If n_i \approx n_0/\eta^i and r_i=r_0\eta^i, then n_i r_i \approx n_0 r_0: later rungs spend the same budget on fewer, better configurations.

Implementation

class SuccessiveHalvingScheduler(d2l.HPOScheduler):
    def __init__(self, searcher, eta, r_min, r_max, prefact=1):
        self.save_hyperparameters()
        # Compute K, which is later used to determine the number of configurations
        self.K = int(np.log(r_max / r_min) / np.log(eta))
        # Define the rungs
        self.rung_levels = [r_min * eta ** k for k in range(self.K + 1)]
        if r_max not in self.rung_levels:
            # The final rung should be r_max
            self.rung_levels.append(r_max)
            self.K += 1
        # Bookkeeping
        self.observed_error_at_rungs = defaultdict(list)
        self.all_observed_error_at_rungs = defaultdict(list)
        # Our processing queue
        self.queue = []
@d2l.add_to_class(SuccessiveHalvingScheduler)
def suggest(self):
    if len(self.queue) == 0:
        # Start a new round of successive halving
        # Number of configurations for the first rung:
        n0 = int(self.prefact * self.eta ** self.K)
        for _ in range(n0):
            config = self.searcher.sample_configuration()
            config["max_epochs"] = self.r_min  # Set r = r_min
            self.queue.append(config)
    # Return an element from the queue
    return self.queue.pop()

Implementation (cont.)

@d2l.add_to_class(SuccessiveHalvingScheduler)
def update(self, config: dict, error: float, info=None):
    ri = int(config["max_epochs"])  # Rung r_i
    # Update our searcher, e.g if we use Bayesian optimization later
    self.searcher.update(config, error, additional_info=info)
    self.all_observed_error_at_rungs[ri].append((config, error))
    if ri < self.r_max:
        # Bookkeeping
        self.observed_error_at_rungs[ri].append((config, error))
        # Determine how many configurations should be evaluated on this rung
        ki = self.K - self.rung_levels.index(ri)
        ni = int(self.prefact * self.eta ** ki)
        # If we observed all configuration on this rung r_i, we estimate the
        # top 1 / eta configuration, add them to queue and promote them for
        # the next rung r_{i+1}
        if len(self.observed_error_at_rungs[ri]) >= ni:
            kiplus1 = ki - 1
            niplus1 = int(self.prefact * self.eta ** kiplus1)
            best_performing_configurations = self.get_top_n_configurations(
                rung_level=ri, n=niplus1
            )
            riplus1 = self.rung_levels[self.K - kiplus1]  # r_{i+1}
            # Queue may not be empty: insert new entries at the beginning
            self.queue = [
                dict(config, max_epochs=riplus1)
                for config in best_performing_configurations
            ] + self.queue
            self.observed_error_at_rungs[ri] = []  # Reset
@d2l.add_to_class(SuccessiveHalvingScheduler)
def get_top_n_configurations(self, rung_level, n):
    rung = self.observed_error_at_rungs[rung_level]
    if not rung:
        return []
    sorted_rung = sorted(rung, key=lambda x: x[1])
    return [x[0] for x in sorted_rung[:n]]

Running it

min_number_of_epochs = 2
max_number_of_epochs = 10
eta = 2
num_gpus=1

config_space = {
    "learning_rate": stats.loguniform(1e-2, 1),
    "batch_size": stats.randint(32, 256),
}
initial_config = {
    "learning_rate": 0.1,
    "batch_size": 128,
}

The run evaluates 30 configurations across increasing budgets.
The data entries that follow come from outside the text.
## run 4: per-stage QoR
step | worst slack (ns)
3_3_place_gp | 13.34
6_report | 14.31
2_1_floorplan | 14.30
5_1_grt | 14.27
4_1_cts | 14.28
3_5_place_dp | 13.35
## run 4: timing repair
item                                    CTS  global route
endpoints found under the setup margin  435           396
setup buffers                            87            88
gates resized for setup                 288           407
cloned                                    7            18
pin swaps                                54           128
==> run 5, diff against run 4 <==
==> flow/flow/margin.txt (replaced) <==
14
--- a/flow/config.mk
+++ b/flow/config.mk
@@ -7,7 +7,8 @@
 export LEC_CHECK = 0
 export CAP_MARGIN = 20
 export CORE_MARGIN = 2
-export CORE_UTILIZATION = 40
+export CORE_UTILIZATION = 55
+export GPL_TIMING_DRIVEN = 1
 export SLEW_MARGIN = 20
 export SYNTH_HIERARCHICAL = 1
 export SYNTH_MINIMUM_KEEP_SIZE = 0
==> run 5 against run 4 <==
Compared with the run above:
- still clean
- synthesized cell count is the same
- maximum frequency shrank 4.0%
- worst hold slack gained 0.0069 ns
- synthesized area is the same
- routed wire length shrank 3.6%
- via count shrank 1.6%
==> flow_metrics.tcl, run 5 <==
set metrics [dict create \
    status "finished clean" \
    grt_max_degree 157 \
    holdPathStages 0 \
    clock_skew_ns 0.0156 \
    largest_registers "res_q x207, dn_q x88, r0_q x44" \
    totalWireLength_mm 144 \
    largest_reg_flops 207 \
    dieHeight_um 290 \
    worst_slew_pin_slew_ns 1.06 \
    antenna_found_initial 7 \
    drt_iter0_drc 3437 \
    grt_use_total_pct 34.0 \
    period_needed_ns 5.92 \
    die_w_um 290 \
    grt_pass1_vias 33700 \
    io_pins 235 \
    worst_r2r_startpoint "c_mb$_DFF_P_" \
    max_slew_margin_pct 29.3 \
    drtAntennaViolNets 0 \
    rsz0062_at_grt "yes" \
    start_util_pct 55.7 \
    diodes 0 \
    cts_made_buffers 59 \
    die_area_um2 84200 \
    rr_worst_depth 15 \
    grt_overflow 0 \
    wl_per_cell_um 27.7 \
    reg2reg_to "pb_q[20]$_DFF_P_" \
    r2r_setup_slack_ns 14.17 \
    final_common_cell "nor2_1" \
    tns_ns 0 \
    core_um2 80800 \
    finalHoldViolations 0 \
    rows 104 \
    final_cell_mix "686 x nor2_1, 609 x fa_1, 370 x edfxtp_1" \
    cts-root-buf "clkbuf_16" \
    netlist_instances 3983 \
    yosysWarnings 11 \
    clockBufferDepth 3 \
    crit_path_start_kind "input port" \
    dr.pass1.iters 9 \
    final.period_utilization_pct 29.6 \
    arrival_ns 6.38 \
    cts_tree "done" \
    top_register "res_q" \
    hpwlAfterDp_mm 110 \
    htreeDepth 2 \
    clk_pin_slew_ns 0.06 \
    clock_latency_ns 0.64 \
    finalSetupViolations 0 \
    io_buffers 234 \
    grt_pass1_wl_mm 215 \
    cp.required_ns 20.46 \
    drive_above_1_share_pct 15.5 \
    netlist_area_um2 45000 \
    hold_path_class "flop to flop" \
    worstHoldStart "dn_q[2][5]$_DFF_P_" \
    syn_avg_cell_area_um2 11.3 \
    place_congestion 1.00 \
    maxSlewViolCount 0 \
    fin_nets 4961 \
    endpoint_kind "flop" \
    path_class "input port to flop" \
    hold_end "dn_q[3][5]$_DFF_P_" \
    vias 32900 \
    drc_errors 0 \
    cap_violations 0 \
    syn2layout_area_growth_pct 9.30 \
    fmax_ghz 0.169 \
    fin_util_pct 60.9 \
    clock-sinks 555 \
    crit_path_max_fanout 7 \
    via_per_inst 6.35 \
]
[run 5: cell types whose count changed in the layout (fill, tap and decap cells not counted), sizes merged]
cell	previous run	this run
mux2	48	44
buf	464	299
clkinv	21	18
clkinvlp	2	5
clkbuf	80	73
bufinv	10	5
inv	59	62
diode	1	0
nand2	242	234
This design comes from an exercise in tuning for small area on the open sky130 flow, not from production work. RTL that was checked went through simulation tests only; none was proved equivalent to the original. No functional check of the RTL was part of runs 1 and 2. Power is estimated from default activity; no workload was simulated.

[flow/config.mk]
export PLATFORM = sky130hd
export DESIGN_NAME = gf256_mul_pipe
export DESIGN_NICKNAME = gf256_mul_pipe
export VERILOG_FILES = /design/flow/design.v
export SDC_FILE = /design/flow/constraint.sdc
export NUM_CORES = 4
export LEC_CHECK = 0
export CAP_MARGIN = 20
export CELL_PAD_IN_SITES_DETAIL_PLACEMENT = 0
export CELL_PAD_IN_SITES_GLOBAL_PLACEMENT = 0
export CORE_MARGIN = 2
export CORE_UTILIZATION = 70
export CTS_BUF_LIST = sky130_fd_sc_hd__clkbuf_4
export GPL_TIMING_DRIVEN = 0
export PLACE_DENSITY = 0.8
export SLEW_MARGIN = 20
export SYNTH_HIERARCHICAL = 1
export SYNTH_MINIMUM_KEEP_SIZE = 0
[flow/design.v]
`default_nettype none
package kuz_gf_pkg;
  localparam logic [8:0] KUZ_POLY = 9'h1C3;
  typedef logic [7:0] gf_byte_t;
  function automatic gf_byte_t gf_xtime(input gf_byte_t x, input logic [8:0] poly);
    logic [8:0] t;
    t = {x, 1'b0};
    if (t[8]) begin
      t = t ^ poly;
    end
    gf_xtime = t[7:0];
  endfunction
  function automatic gf_byte_t gf_mul(input gf_byte_t a, input gf_byte_t b,
                                      input logic [8:0] poly);
    logic [14:0] c;
    logic [7:0]  r;
    logic [7:0]  xk;
    c = 15'd0;
    for (int i = 0; i < 8; i++) begin
      for (int j = 0; j < 8; j++) begin
        c[i+j] = c[i+j] ^ (a[i] & b[j]);
      end
    end
    r  = c[7:0];
    xk = gf_xtime(8'h80, poly);    
    for (int k = 8; k < 15; k++) begin
      if (c[k]) begin
        r = r ^ xk;
      end
      xk = gf_xtime(xk, poly);
    end
    gf_mul = r;
  endfunction
endpackage
`default_nettype wire
`default_nettype none
module gf256_mul_lane
#(
  parameter logic [8:0] POLY = kuz_gf_pkg::KUZ_POLY
) (
  input  logic     clk,
  input  logic     i_en1,
  input  logic     i_en2,
  input  logic     i_en3,
  input  kuz_gf_pkg::gf_byte_t i_a,
  input  kuz_gf_pkg::gf_byte_t i_b,
  output kuz_gf_pkg::gf_byte_t o_p
);
  kuz_gf_pkg::gf_byte_t w_p0;
  kuz_gf_pkg::gf_byte_t r_p1;
  kuz_gf_pkg::gf_byte_t r_p2;
  kuz_gf_pkg::gf_byte_t r_p3;
  gf256_mul_core u_mul (
    .a (i_a),
    .b (i_b),
    .p (w_p0)
  );
  always_ff @(posedge clk) begin
    if (i_en1) begin
      r_p1 <= w_p0;
    end
    if (i_en2) begin
      r_p2 <= r_p1;
    end
    if (i_en3) begin
      r_p3 <= r_p2;
    end
  end
  assign o_p = r_p3;
endmodule
module gf256_mul_core (
  input  logic [7:0] a,
  input  logic [7:0] b,
  output logic [7:0] p
);
  logic am0, bm0, am1, bm1, am2, bm2, am3, bm3, pL00, pL01, pL02, pL03, pL10, pL11, pL12, pL13, pL20, pL21, pL22, pL23, pL30, pL31, pL32, pL33, cL1_0, cL2_0, cL2_1, cL3_0, cL3_1, cL3_2, cL4_0, cL4_1, cL5_0, pH00, pH01, pH02, pH03, pH10, pH11, pH12, pH13, pH20, pH21, pH22, pH23, pH30, pH31, pH32, pH33, cH1_0, cH2_0, cH2_1, cH3_0, cH3_1, cH3_2, cH4_0, cH4_1, cH5_0, pM00, pM01, pM02, pM03, pM10, pM11, pM12, pM13, pM20, pM21, pM22, pM23, pM30, pM31, pM32, pM33, cM1_0, cM2_0, cM2_1, cM3_0, cM3_1, cM3_2, cM4_0, cM4_1, cM5_0, s0, s1, s2, s3, s4, s5, s6, s7, s8, s9, s10, s11, s12, s13, s14, s15, s16, s17, s18, s19, s20, s21, s22, s23, s24, s25, s26, s27, s28, s29, s30;
  gf_xor2 u0 (.a(a[0]), .b(a[4]), .y(am0));
  gf_xor2 u1 (.a(b[0]), .b(b[4]), .y(bm0));
  gf_xor2 u2 (.a(a[1]), .b(a[5]), .y(am1));
  gf_xor2 u3 (.a(b[1]), .b(b[5]), .y(bm1));
  gf_xor2 u4 (.a(a[2]), .b(a[6]), .y(am2));
  gf_xor2 u5 (.a(b[2]), .b(b[6]), .y(bm2));
  gf_xor2 u6 (.a(a[3]), .b(a[7]), .y(am3));
  gf_xor2 u7 (.a(b[3]), .b(b[7]), .y(bm3));
  gf_nand2 u8 (.a(a[0]), .b(b[0]), .y(pL00));
  gf_nand2 u9 (.a(a[0]), .b(b[1]), .y(pL01));
  gf_nand2 u10 (.a(a[0]), .b(b[2]), .y(pL02));
  gf_nand2 u11 (.a(a[0]), .b(b[3]), .y(pL03));
  gf_nand2 u12 (.a(a[1]), .b(b[0]), .y(pL10));
  gf_nand2 u13 (.a(a[1]), .b(b[1]), .y(pL11));
  gf_nand2 u14 (.a(a[1]), .b(b[2]), .y(pL12));
  gf_nand2 u15 (.a(a[1]), .b(b[3]), .y(pL13));
  gf_nand2 u16 (.a(a[2]), .b(b[0]), .y(pL20));
  gf_nand2 u17 (.a(a[2]), .b(b[1]), .y(pL21));
  gf_nand2 u18 (.a(a[2]), .b(b[2]), .y(pL22));
  gf_nand2 u19 (.a(a[2]), .b(b[3]), .y(pL23));
  gf_nand2 u20 (.a(a[3]), .b(b[0]), .y(pL30));
  gf_nand2 u21 (.a(a[3]), .b(b[1]), .y(pL31));
  gf_nand2 u22 (.a(a[3]), .b(b[2]), .y(pL32));
  gf_nand2 u23 (.a(a[3]), .b(b[3]), .y(pL33));
  gf_xor2 u24 (.a(pL01), .b(pL10), .y(cL1_0));
  gf_xnor2 u25 (.a(pL02), .b(pL11), .y(cL2_0));
  gf_xor2 u26 (.a(pL20), .b(cL2_0), .y(cL2_1));
  gf_xnor2 u27 (.a(pL03), .b(pL12), .y(cL3_0));
  gf_xor2 u28 (.a(pL21), .b(pL30), .y(cL3_1));
  gf_xor2 u29 (.a(cL3_0), .b(cL3_1), .y(cL3_2));
  gf_xnor2 u30 (.a(pL13), .b(pL22), .y(cL4_0));
  gf_xor2 u31 (.a(pL31), .b(cL4_0), .y(cL4_1));
  gf_xor2 u32 (.a(pL23), .b(pL32), .y(cL5_0));
  gf_nand2 u33 (.a(a[4]), .b(b[4]), .y(pH00));
  gf_nand2 u34 (.a(a[4]), .b(b[5]), .y(pH01));
  gf_nand2 u35 (.a(a[4]), .b(b[6]), .y(pH02));
  gf_nand2 u36 (.a(a[4]), .b(b[7]), .y(pH03));
  gf_nand2 u37 (.a(a[5]), .b(b[4]), .y(pH10));
  gf_nand2 u38 (.a(a[5]), .b(b[5]), .y(pH11));
  gf_nand2 u39 (.a(a[5]), .b(b[6]), .y(pH12));
  gf_nand2 u40 (.a(a[5]), .b(b[7]), .y(pH13));
  gf_nand2 u41 (.a(a[6]), .b(b[4]), .y(pH20));
  gf_nand2 u42 (.a(a[6]), .b(b[5]), .y(pH21));
  gf_nand2 u43 (.a(a[6]), .b(b[6]), .y(pH22));
  gf_nand2 u44 (.a(a[6]), .b(b[7]), .y(pH23));
  gf_nand2 u45 (.a(a[7]), .b(b[4]), .y(pH30));
  gf_nand2 u46 (.a(a[7]), .b(b[5]), .y(pH31));
  gf_nand2 u47 (.a(a[7]), .b(b[6]), .y(pH32));
  gf_nand2 u48 (.a(a[7]), .b(b[7]), .y(pH33));
  gf_xor2 u49 (.a(pH01), .b(pH10), .y(cH1_0));
  gf_xor2 u50 (.a(pH02), .b(pH11), .y(cH2_0));
  gf_xor2 u51 (.a(pH20), .b(cH2_0), .y(cH2_1));
  gf_xor2 u52 (.a(pH03), .b(pH12), .y(cH3_0));
  gf_xor2 u53 (.a(pH21), .b(pH30), .y(cH3_1));
  gf_xor2 u54 (.a(cH3_0), .b(cH3_1), .y(cH3_2));
  gf_xor2 u55 (.a(pH13), .b(pH22), .y(cH4_0));
  gf_xor2 u56 (.a(pH31), .b(cH4_0), .y(cH4_1));
  gf_xor2 u57 (.a(pH23), .b(pH32), .y(cH5_0));
  gf_nand2 u58 (.a(am0), .b(bm0), .y(pM00));
  gf_nand2 u59 (.a(am0), .b(bm1), .y(pM01));
  gf_nand2 u60 (.a(am0), .b(bm2), .y(pM02));
  gf_nand2 u61 (.a(am0), .b(bm3), .y(pM03));
  gf_nand2 u62 (.a(am1), .b(bm0), .y(pM10));
  gf_nand2 u63 (.a(am1), .b(bm1), .y(pM11));
  gf_nand2 u64 (.a(am1), .b(bm2), .y(pM12));
  gf_nand2 u65 (.a(am1), .b(bm3), .y(pM13));
  gf_nand2 u66 (.a(am2), .b(bm0), .y(pM20));
  gf_nand2 u67 (.a(am2), .b(bm1), .y(pM21));
  gf_nand2 u68 (.a(am2), .b(bm2), .y(pM22));
  gf_nand2 u69 (.a(am2), .b(bm3), .y(pM23));
  gf_nand2 u70 (.a(am3), .b(bm0), .y(pM30));
  gf_nand2 u71 (.a(am3), .b(bm1), .y(pM31));
  gf_nand2 u72 (.a(am3), .b(bm2), .y(pM32));
  gf_nand2 u73 (.a(am3), .b(bm3), .y(pM33));
  gf_xor2 u74 (.a(pM01), .b(pM10), .y(cM1_0));
  gf_xor2 u75 (.a(pM02), .b(pM11), .y(cM2_0));
  gf_xor2 u76 (.a(pM20), .b(cM2_0), .y(cM2_1));
  gf_xor2 u77 (.a(pM03), .b(pM12), .y(cM3_0));
  gf_xor2 u78 (.a(pM21), .b(pM30), .y(cM3_1));
  gf_xor2 u79 (.a(cM3_0), .b(cM3_1), .y(cM3_2));
  gf_xor2 u80 (.a(pM13), .b(pM22), .y(cM4_0));
  gf_xor2 u81 (.a(pM31), .b(cM4_0), .y(cM4_1));
  gf_xor2 u82 (.a(pM23), .b(pM32), .y(cM5_0));
  gf_xor2 u83 (.a(cH5_0), .b(pH33), .y(s0));
  gf_xor2 u84 (.a(cL4_1), .b(pH00), .y(s1));
  gf_xor2 u85 (.a(cL5_0), .b(cH1_0), .y(s2));
  gf_xor2 u86 (.a(cH3_2), .b(s1), .y(s3));
  gf_xor2 u87 (.a(pL33), .b(cH2_1), .y(s4));
  gf_xor2 u88 (.a(cH4_1), .b(s0), .y(s5));
  gf_xor2 u89 (.a(pM33), .b(s4), .y(s6));
  gf_xor2 u90 (.a(s5), .b(s6), .y(s7));
  gf_xor2 u91 (.a(cL3_2), .b(s7), .y(s8));
  gf_xor2 u92 (.a(cM5_0), .b(s2), .y(s9));
  gf_xor2 u93 (.a(cM4_1), .b(s3), .y(s10));
  gf_xor2 u94 (.a(pL00), .b(s0), .y(s11));
  gf_xor2 u95 (.a(cL1_0), .b(pH33), .y(s12));
  gf_xor2 u96 (.a(s9), .b(s10), .y(s13));
  gf_xor2 u97 (.a(s11), .b(s13), .y(s14));
  gf_xor2 u98 (.a(pM00), .b(s3), .y(s15));
  gf_xor2 u99 (.a(s11), .b(s15), .y(s16));
  gf_xor2 u100 (.a(cH3_2), .b(s10), .y(s17));
  gf_xor2 u101 (.a(cL2_1), .b(s13), .y(s18));
  gf_xor2 u102 (.a(s7), .b(s10), .y(s19));
  gf_xor2 u103 (.a(s12), .b(s19), .y(s20));
  gf_xor2 u104 (.a(cM3_2), .b(s17), .y(s21));
  gf_xor2 u105 (.a(s8), .b(s21), .y(s22));
  gf_xor2 u106 (.a(s5), .b(s17), .y(s23));
  gf_xor2 u107 (.a(s18), .b(s23), .y(s24));
  gf_xor2 u108 (.a(cM1_0), .b(s12), .y(s25));
  gf_xor2 u109 (.a(pH33), .b(cM2_1), .y(s26));
  gf_xor2 u110 (.a(s18), .b(s26), .y(s27));
  gf_xor2 u111 (.a(s4), .b(s27), .y(s28));
  gf_xor2 u112 (.a(cH4_1), .b(s2), .y(s29));
  gf_xor2 u113 (.a(s25), .b(s29), .y(s30));
  assign p[0] = s14;
  assign p[1] = s20;
  assign p[2] = s24;
  assign p[3] = s8;
  assign p[4] = s16;
  assign p[5] = s30;
  assign p[6] = s28;
  assign p[7] = s22;
endmodule
From an optimization exercise on the open Yosys and OpenROAD flow, aimed at small area, a short achievable clock period and few clock cycles per item; shortcuts taken in it are not production practice.
Function was not checked in any run shown here: the RTL went through the layout flow alone.
Power and IR drop assume default switching activity.

## flow/design.v (module list and top-level ports; edited modules follow where they fit)
// module csa_fa: 9 lines
// module csa_ha: 8 lines
// module binary_neuron: 886 lines
module binary_neuron (
    input  logic                    clk,
    input  logic                    reset,
    input  logic                    in_valid,
    output logic                    in_ready,
    input  logic [320:0]            in_req,
    output logic                    out_valid,
    input  logic                    out_ready,
    output logic [9:0]              out_sum
);
  // ...
==> flow/flow/run.sh <==
#!/bin/bash
# The standard layout (standard.sh: ORFS synthesis to final layout), with
# two changes:
#  - the input and output ports are buffered with the smallest buffer,
#    sky130_fd_sc_hd__buf_1, instead of the cell buffer_ports picks by default
#    (clkdlybuf4s50_1); later repair steps may still resize them;
#  - clock tree synthesis adds no dummy loads to the clock tree.
set -euo pipefail
export BUFFER_PORTS_ARGS="-buffer_cell sky130_fd_sc_hd__buf_1"
export CTS_ARGS="-sink_clustering_enable -repair_clock_nets -buf_list sky130_fd_sc_hd__clkbuf_8 -dont_use_dummy_load"
bash standard.sh > standard_flow.log 2>&1
==> flow/standard.sh <==
#!/bin/bash
# synth_recipe.tcl (not shown) runs the flow's synth.tcl, then flattens the netlist and writes it again
# the make line also repeats each setting of config.mk as NAME=value (left out here)
make -C /OpenROAD-flow-scripts/flow DESIGN_CONFIG=/design/flow/config.mk WORK_HOME=/design/flow/orfs CLKGATE_MAP_FILE= SYNTH_SCRIPT=/design/flow/synth_recipe.tcl "${@:-finish}"
==> flow/config.mk <==
export PLATFORM = sky130hd
export DESIGN_NAME = binary_neuron
export DESIGN_NICKNAME = binary_neuron
export VERILOG_FILES = /design/flow/design.v
export SDC_FILE = /design/flow/constraint.sdc
export NUM_CORES = 4
export LEC_CHECK = 0
export CAP_MARGIN = 20
export CORE_MARGIN = 2
export CORE_UTILIZATION = 40
export CTS_BUF_LIST = sky130_fd_sc_hd__clkbuf_8
export SLEW_MARGIN = 20
export SYNTH_HIERARCHICAL = 1
export SYNTH_MINIMUM_KEEP_SIZE = 0
==> flow/constraint.sdc <==
create_clock -name core_clock -period 6.0 [get_ports {clk}]
set_input_delay 1.2000 -clock core_clock [delete_from_list [all_inputs] [get_ports {clk}]]
set_output_delay 1.2000 -clock core_clock [all_outputs]
set_load 0.01 [all_outputs]
==> results.yml, run 1 <==
status:
  outcome: "complete, no violations"
global_routing:
  top_usage_layer: "met2"
  grt_pass1_wl_um: 46900
  track_usage_pct: 20.1
  overflow: 0
setup_path:
  rr_startpoint: "r1_c338$_DFF_P_"
  cp.arrival_ns: 3.35
  cp_cell_sequence: "buf_1, nor2_1, nor2_1, xor2_1, fa_1, fa_1, fa_1"
  r2r-end: "r2_s449$_DFF_P_"
  cp_slowest_cell: "fa_1"
  critPathBufInv: 1
  ff2ff_setup_slack_ns: 3.01
  cp_max_fo: 4
  cp-end-kind: "register"
placement:
  preCtsSetupSlack_ns: 2.50
  dpl_cell_area_um2: 13900
  dp_hpwl_um: 27900
  place_inst: 1759
detailed_routing:
  dr_wl_met2_um: 16200
  routed_wl_um: 30400
  drt_first_pass_iters: 5
  vias_per_cell: 4.61
synth:
  synthXorXnorAreaFrac_pct: 14.3
  synth.mux.area_fraction_pct: 0.164
  synth_compound_area_share_pct: 1.72
  ys_seq_area_share_pct: 28.0
  synth_adder_area_share_pct: 41.5
  syn_nets: 1621
clock_network:
  cts_tree: "yes"
  clock-sinks: 156
  numCtsBuffers: 17
cells_and_area:
  final-nonclk-buf-share_pct: 8.89
  seq_share_pct: 24.1
  n_clock_buffer: 17
  final_cells: 1776
  top_register: "q_data"
  drive_above_1_share_pct: 1.44
power_and_ir_drop:
  p_leak_nw: 5.20
  p_clk_mw: 0.566
  finalPower_mw: 8.02
  comb_cell_power_mw: 5.34
timing:
  period_needed_ns: 3.04
  rsz0062_at_grt: "false"
min_path:
  hold_start: "stage_valid[1]$_SDFF_PP0_"
  min_to: "stage_valid[2]$_SDFF_PP0_"
This is an optimization exercise on Yosys and OpenROAD, whose aim is small area, a short achievable clock period and few clock cycles per item, not a production implementation.
In this exercise RTL edits were held to simulation tests only and were not proved equivalent to the original.

## flow/design.v (module list and top-level ports; edited modules follow where they fit)
// module gf_mul: 412 lines
// module chien_lane: 2028 lines
// module batch_counter: 26 lines
// module scan_ctrl: 37 lines
// module root_serializer: 181 lines
// module chien_search: 146 lines
module chien_search #(
    parameter int LANES = 16,
    parameter int DEPTH = 4
) (
    input  logic                 clk_i,
    input  logic                 rst_ni,
    input  logic                 start_req_i,
    input  logic                 root_ack_i,
    input  logic [119:0]         sigma_i,
    output logic                 start_ack_o,
    output logic                 root_req_o,
    output logic                 done_o,
    output logic [9:0]           root_pos_o,
    output logic [3:0]           root_count_o
);
  // ...
==> flow/flow/run.sh <==
#!/bin/bash
# The standard layout, with a small buffer (buf_1) on every port instead of the
# default delay buffer. Each tool's output goes to its own log file here.
set -e
cp standard.sh standard_sh.log
export BUFFER_PORTS_ARGS="-buffer_cell sky130_fd_sc_hd__buf_1"
bash standard.sh > standard.log 2>&1
==> flow/standard.sh <==
#!/bin/bash
# synth_recipe.tcl (not shown) runs the flow's synth.tcl, then flattens the netlist and writes it again
# the make line also repeats each setting of config.mk as NAME=value (left out here)
make -C /OpenROAD-flow-scripts/flow DESIGN_CONFIG=/design/flow/config.mk WORK_HOME=/design/flow/orfs CLKGATE_MAP_FILE= SYNTH_SCRIPT=/design/flow/synth_recipe.tcl "${@:-finish}"
==> flow/config.mk <==
export PLATFORM = sky130hd
export DESIGN_NAME = chien_search
export DESIGN_NICKNAME = chien_search
export VERILOG_FILES = /design/flow/design.v
export SDC_FILE = /design/flow/constraint.sdc
export NUM_CORES = 4
export LEC_CHECK = 0
export CAP_MARGIN = 20
export CORE_MARGIN = 2
export CORE_UTILIZATION = 25
export CTS_BUF_LIST = sky130_fd_sc_hd__clkbuf_8
export SETUP_SLACK_MARGIN = 1.5
export SLEW_MARGIN = 20
==> flow/constraint.sdc <==
create_clock -name core_clock -period 5.0 [get_ports {clk_i}]
set_input_delay 1.0000 -clock core_clock [delete_from_list [all_inputs] [get_ports {clk_i}]]
set_output_delay 1.0000 -clock core_clock [all_outputs]
set_load 0.01 [all_outputs]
For lecture, keep the code visible but suppress the intermediate animation frames; the next slide shows the resulting incumbent trajectory.

Recap

  • Successive halving = aggressive early stopping based on partial-training scores.
  • Hyperparameter \eta (typical: 3 or 4) controls how aggressive the halving is.
  • Total budget per rung stays constant; survivors get exponentially more compute.
  • The asynchronous variant (ASHA, next deck) generalizes this to parallel workers without idle time.